Having worked with very successful market participants who operate in both the faster and slower modes, I can attest to the role of creative insight in the trading process.This not only pertains to the generation of ideas, but also their management. During the life of a trade there are many decisions to add to positions, take them off, or hold them. For the discretionary trader, all of these decisions are more or less informed by creative insight.
Here are a few ideas relevant to the role of creative insight in trading success:
1) Few trading processes–from market preparation to research/idea generation to risk management–are designed to maximize the creativity of the trader. Indeed, common trading behaviors, such as discussions on trading floors and ongoing following of price action on our screens, actively interfere with creative outcomes.When traders talk about “process”, they often mean the repetition of helpful practices. This is valuable, but the following of routines via habit patterns, will not in itself maximize the creativity of a trader’s thought process and, indeed, may work against it.
2) Maximizing creative thought requires an unusual degree of flexibility.What we know about creativity suggests that multiple brain centers are at work in processing information, reflecting multiple cognitive processes.Processing multiple, different sources of meaningful information and processing all that in different cognitive modes (analytical, reflective, etc.) aids the insight process.Sitting in one place and staying in one dominant mode of analysis/thought is a great way to stifle creativity.
3) Creativity is never maximized in our normal, routine states of consciousness. Research into creativity suggests that a variety of moods and levels of cognitive focus/awareness impact creative thought.There is a very strong case to be made that many of the commonly noted psychological problems experienced by traders–from performance anxiety and overtrading to frustration and lack of discipline–stem from states that actively inhibit creative thought.
In short, a major problem with trading performance is that traders focus on what they perceive to be their “edge” in markets when in fact “edge” is the result of a process, not a static set of market relationships. Where there is no creativity, there can be no edge. Reducing “edge” to a rote series of patterns virtually ensures that the trader will fail when market regimes change.It is the ongoing creative process that fuels our adaptation to evolving market conditions.

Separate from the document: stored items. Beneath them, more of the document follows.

From an optimization exercise on the open Yosys and OpenROAD flow, aimed at small area and a short achievable clock period; shortcuts taken in it are not production practice. At most, simulation tests tie the RTL to the original design; equivalence was not proved. No functional check of the RTL was part of runs 3 to 9. Power is estimated from default activity; no workload was simulated.

[flow/constraint.sdc]
create_clock -name core_clock -period 5.0 [get_ports {CLK}]
set_input_delay 1.0000 -clock core_clock [delete_from_list [all_inputs] [get_ports {CLK}]]
set_output_delay 1.0000 -clock core_clock [all_outputs]
set_load 0.01 [all_outputs]
[flow/config.mk]
export PLATFORM = sky130hd
export DESIGN_NAME = gca_dlnv
export DESIGN_NICKNAME = gca_dlnv
export VERILOG_FILES = /design/flow/design.v
export SDC_FILE = /design/flow/constraint.sdc
export NUM_CORES = 4
export LEC_CHECK = 0
export CAP_MARGIN = 20
export CORE_MARGIN = 2
export CORE_UTILIZATION = 40
export SETUP_SLACK_MARGIN = 2.3
export SLEW_MARGIN = 20
[flow/design.v]
module gca_dlnv(
    input [31:0]    coord0,
    input [31:0]    coord1,
    input           ld,
    input           step,
    input           CLK,
    output          FC,
    output [20:0]   ADDR
);
    wire [10:0] xs = coord0[10:0];
    wire [9:0]  ys = coord0[20:11];
    wire [10:0] x1 = coord1[10:0];
    wire [9:0]  y1 = coord1[20:11];
    reg  [10:0] x;
    reg  [9:0]  y;
    reg         sx, sy;      
    reg  [10:0] dx;          
    reg  [9:0]  dy;          
    reg  [11:0] q;           
    reg         xmaj_n;      
    reg  [11:0] h;           
    reg         eqx, eqy;    
    wire xmaj = q[11];
    wire [11:0] tx = {1'b0, xs} + {1'b0, ~x1} + {11'd0, sx};
    wire [10:0] ty = {1'b0, ys} + {1'b0, ~y1} + {10'd0, sy};
    wire [11:0] qn  = {2'b0, dy} - {1'b0, dx};
    wire [11:0] h0x = {2'b0, dy} + ~{2'b0, dx[10:1]} + {11'd0, ~dx[0]};
    wire [11:0] h0y = {3'b0, dy[9:1]} + ~{1'b0, dx} + {11'd0, dy[0]};
    wire [11:0] h0  = qn[11] ? h0x : h0y;
    wire gox = xmaj | h[11];         
    wire goy = xmaj_n | ~h[11];      
    wire both = gox & goy;
    wire [11:0] sa = xmaj ? {2'b0, dy} : ~{1'b0, dx};
    wire [11:0] hs = h + (both ? q : sa) + {11'd0, ~both & xmaj_n};
    wire mx = step & gox;
    wire my = step & goy;
    wire [10:0] wx = x ^ {11{sx}};
    wire [9:0]  wy = y ^ {10{sy}};
    wire [10:0] fx;
    wire [9:0]  fy;
    assign fx[0] = 1'b1;
    assign fy[0] = 1'b1;
    genvar i;
    generate
        for (i = 1; i < 11; i = i + 1) begin : gfx
            assign fx[i] = &wx[i-1:0];
        end
        for (i = 1; i < 10; i = i + 1) begin : gfy
            assign fy[i] = &wy[i-1:0];
        end
    endgenerate
    wire [10:0] ex = x ^ x1;
    wire [9:0]  ey = y ^ y1;
    wire eqx_hold = ~|ex;
    wire eqy_hold = ~|ey;
    wire eqx_step = ex == fx;
    wire eqy_step = ey == fy;
    assign ADDR = {y, x};
    assign FC = ~ld & (xmaj ? eqx : eqy);
    always @(posedge CLK) begin
        x <= ld ? xs : x ^ ({11{mx}} & fx);
        y <= ld ? ys : y ^ ({10{my}} & fy);
        eqx <= (mx & ~ld) ? eqx_step : eqx_hold;
        eqy <= (my & ~ld) ? eqy_step : eqy_hold;
        sx <= tx[11];
        sy <= ty[10];
        dx <= tx[10:0] ^ {11{~sx}};
        dy <= ty[9:0] ^ {10{~sy}};
        q <= qn;
        xmaj_n <= ~qn[11];
        if (ld) begin
            h <= h0;
        end else if (step) begin
            h <= hs;
        end
    end
endmodule
[flow/standard.sh]
#!/bin/bash
# synth_recipe.tcl (not shown) runs the flow's synth.tcl, then flattens the netlist and writes it again
# the make line also repeats each setting of config.mk as NAME=value (left out here)
make -C /OpenROAD-flow-scripts/flow DESIGN_CONFIG=/design/flow/config.mk WORK_HOME=/design/flow/orfs CLKGATE_MAP_FILE= SYNTH_SCRIPT=/design/flow/synth_recipe.tcl "${@:-finish}"
[flow/flow/run.sh]
#!/bin/bash
# Own layout flow: the standard ORFS flow (standard.sh) with
#  - ORFS's full/half-adder extraction turned off, so ABC maps the adders
#  - a shorter ABC mapping script (structural choices, then delay mapping)
#  - plain buffers on the ports instead of the delay cells ORFS picks
#  - a clock tree with larger sink clusters and no dummy loads
set -euo pipefail
here=$(pwd)
rm -rf "$here/scripts_mod"
cp -r "$FLOW_HOME/scripts" "$here/scripts_mod"
cp "$here/flow/abc_speed.script" "$here/scripts_mod/abc_speed.script"
export SCRIPTS_DIR="$here/scripts_mod"
export ADDER_MAP_FILE=
export BUFFER_PORTS_ARGS="-buffer_cell sky130_fd_sc_hd__buf_1"
export CTS_ARGS="-sink_clustering_enable -repair_clock_nets -dont_use_dummy_load -sink_clustering_size 40 -sink_clustering_max_diameter 150 -buf_list {sky130_fd_sc_hd__clkbuf_4}"
bash standard.sh > standard.log 2>&1
[flow/flow/abc_speed.script]
&get -n
&st
&synch2
&nf
&st
&dch
&nf
&put
==> results_dict.tcl, run 1 <==
set metrics [dict create \
    status "finished clean" \
    criticalPathCategory "reg2reg" \
    ir_drop_uv 188 \
    cts_root_buf "clkbuf_4" \
    cts_sinks 71 \
    fillers 1443 \
    seqCellArea_sq_um 1570 \
    wl_per_cell_microns 14.4 \
    cpMostUsedCell "o211ai_1" \
    holdBufCountCts 0 \
    drive_gt1_frac 0.107 \
    fp.dieW_microns 126 \
    clkTransAtPathRegs_ns 0.12 \
    multiInputGateArea_sq_um 4600 \
    async_reset_ff_frac 0 \
    cp.arrival_ns 3.06 \
    coreArea_sq_um 14600 \
    antenna_found_initial 0 \
    grtUsageTotal 0.196 \
    synth_top_area_share 0.198 \
    fmax_mhz 362 \
    slowest_stage "edfxtp_1" \
    syn_area_sq_um 5970 \
    synthTopCellsByArea "dfxtp_1, xnor2_1, xor2_1, edfxtp_1, nand2_1" \
    startpoint "h[11]" \
    period_share 0.553 \
    synth-edff-count 12 \
    area_growth_pct 17.3 \
    syn_nets 829 \
    critPathLaunchType "register" \
    dieHeight_microns 126 \
    clock_latency_ns 0.45 \
    cts_max_level 3 \
    gp_congestion 0.880 \
    synth_cell_types 54 \
    ios 89 \
    crit_chain "buf_6 > mux2_4 > buf_4 > o21ai_2 > xor2_2 > o211ai_1 > a21oi_2 > o211ai_1 > and3_1 > o31ai_2" \
    drt-pass1-iter-count 4 \
    ys.flop_type "dfxtp_1" \
    skew_ns 0.0282 \
    num_antenna_cells 0 \
    ff2ff_path_depth 10 \
    vias_per_cell 5.18 \
    drt-initial-drc-count 242 \
    avgSynthCellArea_sq_um 7.84 \
    ant_nets 0 \
    synthTopCellsByCount "xnor2_1, nand2_1, nor2_1" \
    reg2reg_from "h[11]" \
    yosysTopAreaCell "dfxtp_1" \
    ys_ff_latch 71 \
    grt_pass1_wl_microns 25300 \
    final_max_slew_viol_count 0 \
    cp.required_ns 5.29 \
    relSlewSlack 0.363 \
    wirelength_microns 15100 \
    first_global_vias 5187 \
    initial_utilization 0.410 \
    dieArea_sq_um 15900 \
    min-delay-start "x[10]" \
    yosysWarnings 1 \
    synthCells 762 \
    port-buffer-count 66 \
    core.rowCount 44 \
    hold_path_class "reg2reg" \
    critPathCaptureType "register" \
    finalSetupViolCount 0 \
    yosysMostFrequentCell "xnor2_1" \
    drcViolationCount 0 \
    min_to "x[10]" \
    min_period_ns 2.77 \
    rsz0062_at_grt "true" \
    grt_overflow_total 0 \
    vias 5403 \
    yosysSeqAreaShare 0.258 \
    reg2reg_to "h[9]" \
    powerDensity_nw_per_um2 602 \
    clockBufferDepth 2 \
    cts_tree "built" \
    cts_inserted_buffers 9 \
    p_leak_uw 0.00241 \
    nets 928 \
    final_util 0.480 \
    r2r_slack_ns 2.23 \
    dp_hpwl_microns 11200 \
    maxCapViolCount 0 \
    critical_path_buf_inv_count 2 \
    cp_max_fo 7 \
    tightest_slew_ns 0.956 \
    whs_path_depth 2 \
    slowest_delay_ns 0.40 \
    grt_max_degree 35 \
    timing.setup.tns_ns 0 \
    hold_viol 0 \
    crit_family "compound AO/OA/AOI/OAI gates" \
]
[layer usage]
metal	vias to the layer above	track usage	wire length, microns
met4	0	0.0718	278
met2	83	0.330	7060
li1	2865	-	-
met1	2438	0.256	7240
met3	17	0.0293	473
met5	-	0	0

The implications of this perspective are profound.The most useful self-coaching traders can do is reverse-engineering their best trades and especially the processes that led to the relevant decisions. A solution-focused perspective suggests that all experienced, reasonably successful traders already are tapping into creativity at various points in the trading process.The key is distilling *your* ingredients of creative insight and turning those into robust routines that can provide you with an actual, ongoing edge.